The Fran Zimmerman Wenger Transcultural Nursing Scholarship Endowment Fund

Culturally appropriate healthcare was the passion and the practice of Anna Frances “Fran” Zimmerman Wenger, Professor and Director Emerita of the Goshen College Nursing Department. A founding member and past president of the Transcultural Nursing Society (TCNS), Fran brought a world of opportunity to Goshen College. Besides being a nursing professor at Goshen College for 27 years, she also spent 15 years at Emory University. In both settings she influenced countless nursing students, permeating her teaching with cultural competence.

Fran passed away in 2013 after a cancer diagnosis. The following story, written by her husband, Mario Wenger, captures the impact Fran had on her students and the work she did to cultivate cultural competence as key to providing culturally appropriate care to those in need:

Fran was already in hospice care early in 2013, and while I was visiting her one morning, a visitor came, introduced herself as a regional representative of hospice care, and without further ado, she sat down, pulled out a clipboard and asked, “Well, who is this lady we have here?”

 

A reasonable opener, but before I could fashion my answer, the attending nurse who was taking Fran’s vitals turned and said, “You don’t know who this is? This is a very important person!”

 

Subhekchya (also known as “Subu”) soon gave an eloquent description of my wife and what she meant in her own training as an international student nurse. Subu graduated from Goshen College with a nursing degree after Fran’s retirement and then went on to earn a master of science in nursing degree, also from Goshen College. Now, there are many alumni of Goshen College on staff where Subu worked at Greencroft Healthcare near the college, but she was an exception. She came to Goshen, Indiana, from Kathmandu, Nepal.

 

Subu first met Fran at a workshop for student nurses organized by Fran and featuring Fran’s colleague, Dr. Minette Coetzee, Director of Pediatric HIV-AIDS care at the University of Cape Town, Republic of South Africa. On a teaching and learning tour of our country, Dr. Coetzee personified her country’s commitment to the smallest of the marginalized. Fran’s friendship with Dr. Coetzee had begun years before in relation to her work with Faith and Healing Consortium colleagues in Cape Town, part of an affiliation of healthcare workers, theologians and ethicists, which extended as far as Berkeley, California.

 

Subu went on to relate how Fran had befriended her at that time and helped her make the difficult transition in culture, giving her a new appreciation of “culturally competent” healthcare. Some twenty years earlier, when Fran served as director of the Goshen College Nursing Department, she hired a Japanese American-born missionary nurse who had been working in Nepal, in part to expand diversity in the faculty of Goshen College. When Subu came as a student to Goshen College, Fran learned that it was Subu’s uncle in Kathmandu who had helped Hisa Asaoka, the Japanese American Goshen College nursing instructor, to learn her first works of Nepali and adjust to life there, where she went on to serve the people of Nepal for many years.

Then Subu spoke in reverent tones of Fran’s professional leadership in the Transcultural Nursing Society (TCNS), serving as its president and organizing, supporting and encouraging other educators and researchers with publication in the Society’s Journal and with its select Scholars Group.
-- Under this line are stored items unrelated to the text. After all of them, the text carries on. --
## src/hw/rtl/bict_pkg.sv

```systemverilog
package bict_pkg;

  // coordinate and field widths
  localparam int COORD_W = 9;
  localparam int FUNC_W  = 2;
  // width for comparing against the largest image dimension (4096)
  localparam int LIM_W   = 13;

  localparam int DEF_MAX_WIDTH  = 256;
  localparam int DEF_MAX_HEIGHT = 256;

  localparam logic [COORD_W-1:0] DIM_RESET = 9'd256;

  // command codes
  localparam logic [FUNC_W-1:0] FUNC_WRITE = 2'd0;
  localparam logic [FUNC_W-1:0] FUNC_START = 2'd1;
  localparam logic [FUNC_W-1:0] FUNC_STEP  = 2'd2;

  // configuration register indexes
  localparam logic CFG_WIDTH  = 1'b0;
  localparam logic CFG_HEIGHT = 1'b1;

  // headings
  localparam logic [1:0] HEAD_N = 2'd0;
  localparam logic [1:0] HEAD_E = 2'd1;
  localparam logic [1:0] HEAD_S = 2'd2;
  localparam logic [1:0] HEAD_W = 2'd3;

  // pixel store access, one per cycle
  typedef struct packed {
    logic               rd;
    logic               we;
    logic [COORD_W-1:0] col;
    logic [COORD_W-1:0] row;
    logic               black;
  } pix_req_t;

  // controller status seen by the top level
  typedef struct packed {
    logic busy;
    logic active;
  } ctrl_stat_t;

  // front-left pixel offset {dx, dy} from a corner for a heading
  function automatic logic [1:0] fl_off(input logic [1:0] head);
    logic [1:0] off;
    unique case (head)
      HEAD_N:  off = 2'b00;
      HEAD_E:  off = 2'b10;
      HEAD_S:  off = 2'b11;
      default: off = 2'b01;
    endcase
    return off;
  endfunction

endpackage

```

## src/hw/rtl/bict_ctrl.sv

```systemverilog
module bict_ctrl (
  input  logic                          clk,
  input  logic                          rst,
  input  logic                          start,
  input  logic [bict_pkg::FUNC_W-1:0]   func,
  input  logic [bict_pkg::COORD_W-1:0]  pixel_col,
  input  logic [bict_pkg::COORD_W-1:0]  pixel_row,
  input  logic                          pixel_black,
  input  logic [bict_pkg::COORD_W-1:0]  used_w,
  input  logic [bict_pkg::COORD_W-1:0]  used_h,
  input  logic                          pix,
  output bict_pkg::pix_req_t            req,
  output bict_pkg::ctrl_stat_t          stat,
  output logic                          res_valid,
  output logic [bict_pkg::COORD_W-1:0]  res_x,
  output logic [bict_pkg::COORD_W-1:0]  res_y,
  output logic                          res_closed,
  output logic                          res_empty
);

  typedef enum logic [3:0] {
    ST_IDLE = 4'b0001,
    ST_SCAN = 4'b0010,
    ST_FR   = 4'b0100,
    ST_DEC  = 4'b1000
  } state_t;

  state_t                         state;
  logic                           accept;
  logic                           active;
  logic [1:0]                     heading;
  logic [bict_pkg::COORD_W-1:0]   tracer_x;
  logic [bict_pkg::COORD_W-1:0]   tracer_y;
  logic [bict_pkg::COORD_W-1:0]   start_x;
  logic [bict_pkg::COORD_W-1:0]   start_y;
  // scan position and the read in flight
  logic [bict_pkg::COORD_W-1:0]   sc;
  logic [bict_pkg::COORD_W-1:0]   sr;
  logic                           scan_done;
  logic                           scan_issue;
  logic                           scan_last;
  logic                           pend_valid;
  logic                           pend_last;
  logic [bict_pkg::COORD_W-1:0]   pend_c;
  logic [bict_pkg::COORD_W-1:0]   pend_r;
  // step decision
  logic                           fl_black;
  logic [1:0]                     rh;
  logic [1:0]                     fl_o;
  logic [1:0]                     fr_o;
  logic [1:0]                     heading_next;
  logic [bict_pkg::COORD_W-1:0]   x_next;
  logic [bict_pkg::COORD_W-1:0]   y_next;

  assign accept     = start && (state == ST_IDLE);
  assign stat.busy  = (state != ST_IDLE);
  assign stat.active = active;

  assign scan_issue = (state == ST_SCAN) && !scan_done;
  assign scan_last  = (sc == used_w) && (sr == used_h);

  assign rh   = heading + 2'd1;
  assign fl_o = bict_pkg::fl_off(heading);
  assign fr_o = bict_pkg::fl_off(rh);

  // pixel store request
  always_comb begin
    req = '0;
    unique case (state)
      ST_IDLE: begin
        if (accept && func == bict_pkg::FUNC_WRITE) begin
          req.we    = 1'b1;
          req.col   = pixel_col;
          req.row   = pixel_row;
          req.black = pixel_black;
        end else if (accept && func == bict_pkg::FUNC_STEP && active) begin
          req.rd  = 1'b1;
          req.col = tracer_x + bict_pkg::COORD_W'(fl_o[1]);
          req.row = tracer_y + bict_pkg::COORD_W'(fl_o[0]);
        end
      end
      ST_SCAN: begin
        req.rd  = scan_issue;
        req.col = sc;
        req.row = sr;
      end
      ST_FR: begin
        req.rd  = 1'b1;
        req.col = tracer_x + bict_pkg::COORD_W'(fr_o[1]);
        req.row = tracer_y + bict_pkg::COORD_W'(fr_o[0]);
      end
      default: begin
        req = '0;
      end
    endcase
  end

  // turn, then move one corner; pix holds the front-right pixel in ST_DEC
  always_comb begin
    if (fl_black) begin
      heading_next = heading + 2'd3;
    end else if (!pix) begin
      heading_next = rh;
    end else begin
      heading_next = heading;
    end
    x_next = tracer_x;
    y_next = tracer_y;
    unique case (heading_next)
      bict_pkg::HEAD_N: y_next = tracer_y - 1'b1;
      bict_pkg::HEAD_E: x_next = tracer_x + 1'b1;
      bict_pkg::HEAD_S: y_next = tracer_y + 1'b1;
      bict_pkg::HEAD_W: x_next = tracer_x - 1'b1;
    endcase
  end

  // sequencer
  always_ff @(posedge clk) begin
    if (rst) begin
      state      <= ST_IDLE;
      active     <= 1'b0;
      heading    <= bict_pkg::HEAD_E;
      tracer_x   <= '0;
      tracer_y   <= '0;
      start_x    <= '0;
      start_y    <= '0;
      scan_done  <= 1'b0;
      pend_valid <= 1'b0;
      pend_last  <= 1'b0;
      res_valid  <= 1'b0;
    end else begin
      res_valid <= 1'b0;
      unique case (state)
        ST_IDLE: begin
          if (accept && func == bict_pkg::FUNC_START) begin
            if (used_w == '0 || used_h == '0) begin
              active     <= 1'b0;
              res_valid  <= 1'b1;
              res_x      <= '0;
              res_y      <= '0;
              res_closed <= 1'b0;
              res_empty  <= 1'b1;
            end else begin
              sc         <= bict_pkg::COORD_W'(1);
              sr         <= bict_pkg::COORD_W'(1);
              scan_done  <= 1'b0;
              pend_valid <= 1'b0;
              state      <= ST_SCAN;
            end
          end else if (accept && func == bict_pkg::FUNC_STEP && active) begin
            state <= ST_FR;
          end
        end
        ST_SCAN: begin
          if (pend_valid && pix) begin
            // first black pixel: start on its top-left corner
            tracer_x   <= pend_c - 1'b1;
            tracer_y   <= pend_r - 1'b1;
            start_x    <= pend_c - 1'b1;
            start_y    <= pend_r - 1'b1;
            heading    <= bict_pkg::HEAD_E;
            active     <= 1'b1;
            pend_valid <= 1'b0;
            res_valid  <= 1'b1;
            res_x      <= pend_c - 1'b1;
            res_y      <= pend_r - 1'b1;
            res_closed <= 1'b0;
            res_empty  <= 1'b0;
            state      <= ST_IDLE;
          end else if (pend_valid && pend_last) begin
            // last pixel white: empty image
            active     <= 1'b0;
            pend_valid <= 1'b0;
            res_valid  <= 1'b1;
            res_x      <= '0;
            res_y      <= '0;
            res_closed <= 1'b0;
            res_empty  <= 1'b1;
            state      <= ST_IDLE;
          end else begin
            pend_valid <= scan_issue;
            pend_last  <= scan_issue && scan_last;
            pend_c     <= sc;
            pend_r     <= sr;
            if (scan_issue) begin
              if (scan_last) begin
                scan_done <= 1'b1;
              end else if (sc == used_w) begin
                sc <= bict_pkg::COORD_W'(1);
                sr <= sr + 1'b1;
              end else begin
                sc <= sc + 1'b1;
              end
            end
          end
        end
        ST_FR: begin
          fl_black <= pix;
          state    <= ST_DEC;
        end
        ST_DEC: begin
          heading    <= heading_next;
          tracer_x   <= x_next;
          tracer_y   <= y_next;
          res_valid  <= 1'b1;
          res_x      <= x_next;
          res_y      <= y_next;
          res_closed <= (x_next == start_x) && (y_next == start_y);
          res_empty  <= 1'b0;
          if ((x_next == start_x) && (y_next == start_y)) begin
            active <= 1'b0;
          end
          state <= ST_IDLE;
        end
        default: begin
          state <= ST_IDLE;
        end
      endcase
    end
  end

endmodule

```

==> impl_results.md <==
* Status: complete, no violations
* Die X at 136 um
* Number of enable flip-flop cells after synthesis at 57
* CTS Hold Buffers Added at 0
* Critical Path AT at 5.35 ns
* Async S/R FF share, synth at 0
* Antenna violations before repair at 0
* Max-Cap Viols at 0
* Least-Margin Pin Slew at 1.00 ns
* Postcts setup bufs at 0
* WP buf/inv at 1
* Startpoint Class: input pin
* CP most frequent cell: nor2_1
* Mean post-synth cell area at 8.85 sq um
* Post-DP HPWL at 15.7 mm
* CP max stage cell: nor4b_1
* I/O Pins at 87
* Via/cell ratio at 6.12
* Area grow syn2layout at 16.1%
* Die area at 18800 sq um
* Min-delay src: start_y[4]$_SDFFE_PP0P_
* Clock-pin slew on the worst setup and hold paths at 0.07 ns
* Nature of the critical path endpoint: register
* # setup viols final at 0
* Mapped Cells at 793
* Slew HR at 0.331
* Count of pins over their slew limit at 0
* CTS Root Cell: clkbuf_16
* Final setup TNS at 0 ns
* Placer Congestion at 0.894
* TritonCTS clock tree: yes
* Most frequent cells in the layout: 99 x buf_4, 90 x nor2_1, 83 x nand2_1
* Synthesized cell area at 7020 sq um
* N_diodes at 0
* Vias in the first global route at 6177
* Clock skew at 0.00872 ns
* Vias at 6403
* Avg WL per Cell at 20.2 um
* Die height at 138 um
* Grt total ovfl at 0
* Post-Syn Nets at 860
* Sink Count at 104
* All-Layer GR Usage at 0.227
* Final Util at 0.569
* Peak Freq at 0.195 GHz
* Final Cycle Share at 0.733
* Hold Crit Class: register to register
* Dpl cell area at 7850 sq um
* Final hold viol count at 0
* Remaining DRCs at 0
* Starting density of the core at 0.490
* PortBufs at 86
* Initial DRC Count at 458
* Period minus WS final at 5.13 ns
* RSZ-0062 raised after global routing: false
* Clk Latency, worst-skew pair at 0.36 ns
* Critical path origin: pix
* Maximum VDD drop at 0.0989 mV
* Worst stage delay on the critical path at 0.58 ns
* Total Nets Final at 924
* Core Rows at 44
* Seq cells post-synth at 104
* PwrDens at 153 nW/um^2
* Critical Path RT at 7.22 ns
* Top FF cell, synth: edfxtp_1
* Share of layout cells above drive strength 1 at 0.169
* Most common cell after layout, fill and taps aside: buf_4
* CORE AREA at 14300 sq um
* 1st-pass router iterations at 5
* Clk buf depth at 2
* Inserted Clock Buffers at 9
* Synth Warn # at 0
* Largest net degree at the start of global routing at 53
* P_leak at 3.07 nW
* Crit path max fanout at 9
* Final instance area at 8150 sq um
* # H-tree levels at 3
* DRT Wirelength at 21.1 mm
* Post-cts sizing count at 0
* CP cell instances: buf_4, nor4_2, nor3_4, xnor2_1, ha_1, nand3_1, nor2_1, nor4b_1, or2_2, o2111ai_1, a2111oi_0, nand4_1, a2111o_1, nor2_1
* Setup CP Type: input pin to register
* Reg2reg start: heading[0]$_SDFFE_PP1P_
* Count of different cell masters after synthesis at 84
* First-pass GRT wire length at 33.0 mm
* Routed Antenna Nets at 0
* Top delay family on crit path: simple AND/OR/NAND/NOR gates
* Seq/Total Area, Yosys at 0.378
$ cat src/sv/pdr_pkg.sv
package pdr_pkg;

    // Default sizes
    localparam int DOMAIN_COUNT_DEF  = 16;
    localparam int BITMAP_WORDS_DEF  = 64;
    localparam int WORD_BITS_DEF     = 64;
    localparam int SPACE_ID_BITS_DEF = 16;

    // Operation codes carried on s_tuser
    localparam logic [2:0] FN_ADD     = 3'd0;
    localparam logic [2:0] FN_REMOVE  = 3'd1;
    localparam logic [2:0] FN_RECYCLE = 3'd2;
    localparam logic [2:0] FN_LOOKUP  = 3'd3;
    localparam logic [2:0] FN_SET     = 3'd4;

    typedef enum logic [3:0] {
        ST_CLEAR,
        ST_IDLE,
        ST_DIV,
        ST_MOD,
        ST_RD,
        ST_WR,
        ST_SET,
        ST_LOOKUP,
        ST_PICK,
        ST_EVICT,
        ST_SCAN,
        ST_FINISH
    } state_t;

    // Input word, last field in the lowest bits
    typedef struct packed {
        logic [1:0]  pad;
        logic [15:0] dirty_mask;
        logic [3:0]  active_dom;
        logic        space_present;
        logic [15:0] space_id;
        logic [11:0] section;
        logic [4:0]  domain;
    } in_word_t;

    // Result word, last field in the lowest bits
    typedef struct packed {
        logic [2:0]  pad;
        logic        owner_found;
        logic [15:0] owner_space;
        logic [63:0] section_mask;
        logic [5:0]  word_index;
        logic        flush_needed;
        logic        evicted_valid;
        logic [15:0] evicted_space;
        logic [3:0]  target_domain;
    } out_word_t;

    // Owner table write control
    typedef struct packed {
        logic       en;
        logic [3:0] idx;
        logic       valid;
    } owner_wr_t;

endpackage
`config.mk`:
```
export PLATFORM = sky130hd
export DESIGN_NAME = pdr_ctrl
export DESIGN_NICKNAME = d
export VERILOG_FILES = /design/src/sv/pdr_pkg.sv /design/src/sv/pdr_ctrl.sv
export SDC_FILE = /design/constraint.sdc
export NUM_CORES = 1
export LEC_CHECK = 0
export ABC_AREA = 0
export CAP_MARGIN = 10
export CORE_MARGIN = 5
export CORE_UTILIZATION = 46
export CTS_BUF_LIST = sky130_fd_sc_hd__clkbuf_16
export CTS_CLUSTER_DIAMETER = 30
export DETAILED_ROUTE_END_ITERATION = 6
export DONT_BUFFER_PORTS = 1
export PLACE_DENSITY = 0.72
export SYNTH_ARGS = -nofsm -noshare
export SYNTH_HDL_FRONTEND = slang
export SYNTH_SLANG_ARGS = --single-unit
```
`constraint.sdc`:
```
create_clock -name clk -period 7.96 [get_ports clk]
set_clock_uncertainty 0.2 [all_clocks]
set_input_delay 1.592 -clock clk [delete_from_list [all_inputs] [get_ports clk]]
set_output_delay 1.592 -clock clk [all_outputs]
set_load 0.03 [all_outputs]
```
### src/hdl/sem_front.sv
// front end: frame registers, position counters, item classification and admission
`timescale 1ns / 1ps
module sem_front #(
   parameter int MAX_WIDTH  = sem_pkg::DEF_MAX_WIDTH,
   parameter int PIXEL_BITS = sem_pkg::DEF_PIXEL_BITS
) (
   input  logic                          clock,
   input  logic                          reset,
   input  logic                          csr_wr_en,
   input  logic [sem_pkg::CSR_IDX_W-1:0] csr_index,
   input  logic [sem_pkg::CFG_W-1:0]     csr_wdata,
   sem_req_if.sink                       req_chan,
   input  logic                          clr_busy,
   input  logic                          s1_busy,
   input  logic [sem_pkg::QCNT_W-1:0]    q_count,
   output sem_pkg::issue_type            issue,
   output logic [PIXEL_BITS-1:0]         issue_pixel
);
   import sem_pkg::*;

   localparam int LIM = (MAX_WIDTH < COUNT_LIMIT) ? MAX_WIDTH : COUNT_LIMIT;

   logic [CFG_W-1:0] frame_width_ff, frame_width_in;
   logic [CFG_W-1:0] frame_height_ff, frame_height_in;
   logic [CNT_W-1:0] row_ff, row_in;
   logic [CNT_W-1:0] col_ff, col_in;

   logic [CFG_W-1:0] w_eff, h_eff;
   logic [CFG_W-1:0] row_adv, col_nxt, row_nxt;
   logic [CNT_W-1:0] r, c;
   logic             line_wrap, accept;

   always_comb begin
      frame_width_in  = frame_width_ff;
      frame_height_in = frame_height_ff;
      if (csr_wr_en && csr_index == CSR_FRAME_WIDTH) begin
         frame_width_in = csr_wdata;
      end
      if (csr_wr_en && csr_index == CSR_FRAME_HEIGHT) begin
         frame_height_in = csr_wdata;
      end
   end

   always_comb begin
      if (frame_width_ff == '0) begin
         w_eff = CFG_W'(1);
      end else if (frame_width_ff > CFG_W'(LIM)) begin
         w_eff = CFG_W'(LIM);
      end else begin
         w_eff = frame_width_ff;
      end
      if (frame_height_ff == '0) begin
         h_eff = CFG_W'(1);
      end else if (frame_height_ff > CFG_W'(COUNT_LIMIT)) begin
         h_eff = CFG_W'(COUNT_LIMIT);
      end else begin
         h_eff = frame_height_ff;
      end
   end

   // a narrowed width can leave the column past the line end
   always_comb begin
      line_wrap = {1'b0, col_ff} >= w_eff;
      row_adv   = {1'b0, row_ff} + CFG_W'(line_wrap);
      r         = (row_adv >= h_eff) ? '0 : row_adv[CNT_W-1:0];
      c         = line_wrap ? '0 : col_ff;
   end

   always_comb begin
      col_nxt = {1'b0, c} + CFG_W'(1);
      row_nxt = {1'b0, r};
      if (col_nxt >= w_eff) begin
         col_nxt = '0;
         row_nxt = {1'b0, r} + CFG_W'(1);
         if (row_nxt >= h_eff) begin
            row_nxt = '0;
         end
      end
   end

   assign req_chan.ready = !clr_busy
                           && (q_count + QCNT_W'(s1_busy)) < QCNT_W'(QDEPTH);
   assign accept = req_chan.valid && req_chan.ready;

   always_comb begin
      row_in = row_ff;
      col_in = col_ff;
      if (accept) begin
         row_in = row_nxt[CNT_W-1:0];
         col_in = col_nxt[CNT_W-1:0];
      end
   end

   always_comb begin
      issue.valid    = accept;
      issue.row      = r;
      issue.col      = c;
      issue.border   = (r == '0) || ({1'b0, r} == h_eff - CFG_W'(1))
                       || (c == '0) || ({1'b0, c} == w_eff - CFG_W'(1));
      issue.interior = (r >= CNT_W'(2)) && (c >= CNT_W'(2));
      issue_pixel    = PIXEL_BITS'(req_chan.pixel);
   end

   always_ff @(posedge clock) begin
      if (reset) begin
         frame_width_ff  <= WIDTH_RESET;
         frame_height_ff <= HEIGHT_RESET;
         row_ff          <= '0;
         col_ff          <= '0;
      end else begin
         frame_width_ff  <= frame_width_in;
         frame_height_ff <= frame_height_in;
         row_ff          <= row_in;
         col_ff          <= col_in;
      end
   end

`ifndef SYNTH
   a_no_accept_in_clear : assert property (@(posedge clock) disable iff (reset)
      clr_busy |-> !accept)
      else $error("item taken during line buffer clear");
`endif
endmodule

### src/flat_wrapper.sv
// flat-port wrapper written by rule: the top's interface ports become plain ports
module sem_front_flat import sem_pkg::*;
#(
   parameter int MAX_WIDTH  = sem_pkg::DEF_MAX_WIDTH,
   parameter int PIXEL_BITS = sem_pkg::DEF_PIXEL_BITS
)
  (clock, reset, csr_wr_en, csr_index, csr_wdata, clr_busy, s1_busy, q_count, issue, issue_pixel, req_chan_valid, req_chan_pixel, req_chan_ready);
  sem_req_if req_chan_i ();
  input  logic clock;
  input  logic reset;
  input  logic csr_wr_en;
  input  logic [sem_pkg::CSR_IDX_W-1:0] csr_index;
  input  logic [sem_pkg::CFG_W-1:0] csr_wdata;
  input  logic clr_busy;
  input  logic s1_busy;
  input  logic [sem_pkg::QCNT_W-1:0] q_count;
  output sem_pkg::issue_type issue;
  output logic [PIXEL_BITS-1:0] issue_pixel;
  input wire logic [$bits(req_chan_i.valid)-1:0] req_chan_valid;
  input wire logic [$bits(req_chan_i.pixel)-1:0] req_chan_pixel;
  output wire logic [$bits(req_chan_i.ready)-1:0] req_chan_ready;
  assign req_chan_i.valid = req_chan_valid;
  assign req_chan_i.pixel = req_chan_pixel;
  assign req_chan_ready = req_chan_i.ready;
  sem_front #(.MAX_WIDTH(MAX_WIDTH), .PIXEL_BITS(PIXEL_BITS)) u_core (.clock(clock), .reset(reset), .csr_wr_en(csr_wr_en), .csr_index(csr_index), .csr_wdata(csr_wdata), .req_chan(req_chan_i), .clr_busy(clr_busy), .s1_busy(s1_busy), .q_count(q_count), .issue(issue), .issue_pixel(issue_pixel));
endmodule
$ cat src/flat_wrapper.sv
// flat-port wrapper written by rule: the top's interface ports become plain ports
module sem_back_flat import sem_pkg::*;
  (clock, reset, push, q_count, rsp_chan_valid, rsp_chan_out_row, rsp_chan_out_col, rsp_chan_magnitude, rsp_chan_last_of_run, rsp_chan_ready);
  sem_rsp_if rsp_chan_i ();
  input  logic clock;
  input  logic reset;
  input  sem_pkg::push_type push;
  output logic [sem_pkg::QCNT_W-1:0] q_count;
  output wire logic [$bits(rsp_chan_i.valid)-1:0] rsp_chan_valid;
  output wire logic [$bits(rsp_chan_i.out_row)-1:0] rsp_chan_out_row;
  output wire logic [$bits(rsp_chan_i.out_col)-1:0] rsp_chan_out_col;
  output wire logic [$bits(rsp_chan_i.magnitude)-1:0] rsp_chan_magnitude;
  output wire logic [$bits(rsp_chan_i.last_of_run)-1:0] rsp_chan_last_of_run;
  input wire logic [$bits(rsp_chan_i.ready)-1:0] rsp_chan_ready;
  assign rsp_chan_valid = rsp_chan_i.valid;
  assign rsp_chan_out_row = rsp_chan_i.out_row;
  assign rsp_chan_out_col = rsp_chan_i.out_col;
  assign rsp_chan_magnitude = rsp_chan_i.magnitude;
  assign rsp_chan_last_of_run = rsp_chan_i.last_of_run;
  assign rsp_chan_i.ready = rsp_chan_ready;
  sem_back u_core (.clock(clock), .reset(reset), .push(push), .q_count(q_count), .rsp_chan(rsp_chan_i));
endmodule
File: config.mk
export PLATFORM = sky130hd
export DESIGN_NAME = triple_match_reload_timer_top_flat
export DESIGN_NICKNAME = d
export VERILOG_FILES = /design/src/sv/tmrt_pkg.sv /design/src/sv/tmrt_req_if.sv /design/src/sv/tmrt_rsp_if.sv /design/src/sv/tmrt_unit.sv /design/src/sv/triple_match_reload_timer_top.sv /design/src/flat_wrapper.sv
export SDC_FILE = /design/constraint.sdc
export NUM_CORES = 1
export LEC_CHECK = 0
export BUFFER_PORTS_ARGS = -buffer_cell sky130_fd_sc_hd__buf_2
export CAP_MARGIN = 30
export CELL_PAD_IN_SITES_DETAIL_PLACEMENT = 1
export CELL_PAD_IN_SITES_GLOBAL_PLACEMENT = 2
export CORE_MARGIN = 2
export CORE_UTILIZATION = 33
export CTS_CLUSTER_SIZE = 40
export DETAILED_ROUTE_END_ITERATION = 6
export PLACE_DENSITY_LB_ADDON = 0.25
export RECOVER_POWER = 100
export SLEW_MARGIN = 10
export SYNTH_ARGS = -nofsm -noshare
export SYNTH_HDL_FRONTEND = slang
export SYNTH_SLANG_ARGS = --single-unit
File: constraint.sdc
create_clock -name clk -period 5.2 [get_ports clk]
set_clock_uncertainty 0.05 [all_clocks]
set_input_delay 0.26 -clock clk [delete_from_list [all_inputs] [get_ports clk]]
set_output_delay 0.26 -clock clk [all_outputs]
set_load 0.02 [all_outputs]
She knew that Fran, along with her husband, Mario, had spent many summers in Ethiopia with the Carter Center’s Ethiopian Public Health Initiative based in Emory University in Atlanta.

 

I can only wish that other members of the TCNS, who knew and appreciated Fran for her spirit and friendship, in addition to her professional achievements, had been there with me that morning at the bedside of a remarkable woman in her last days.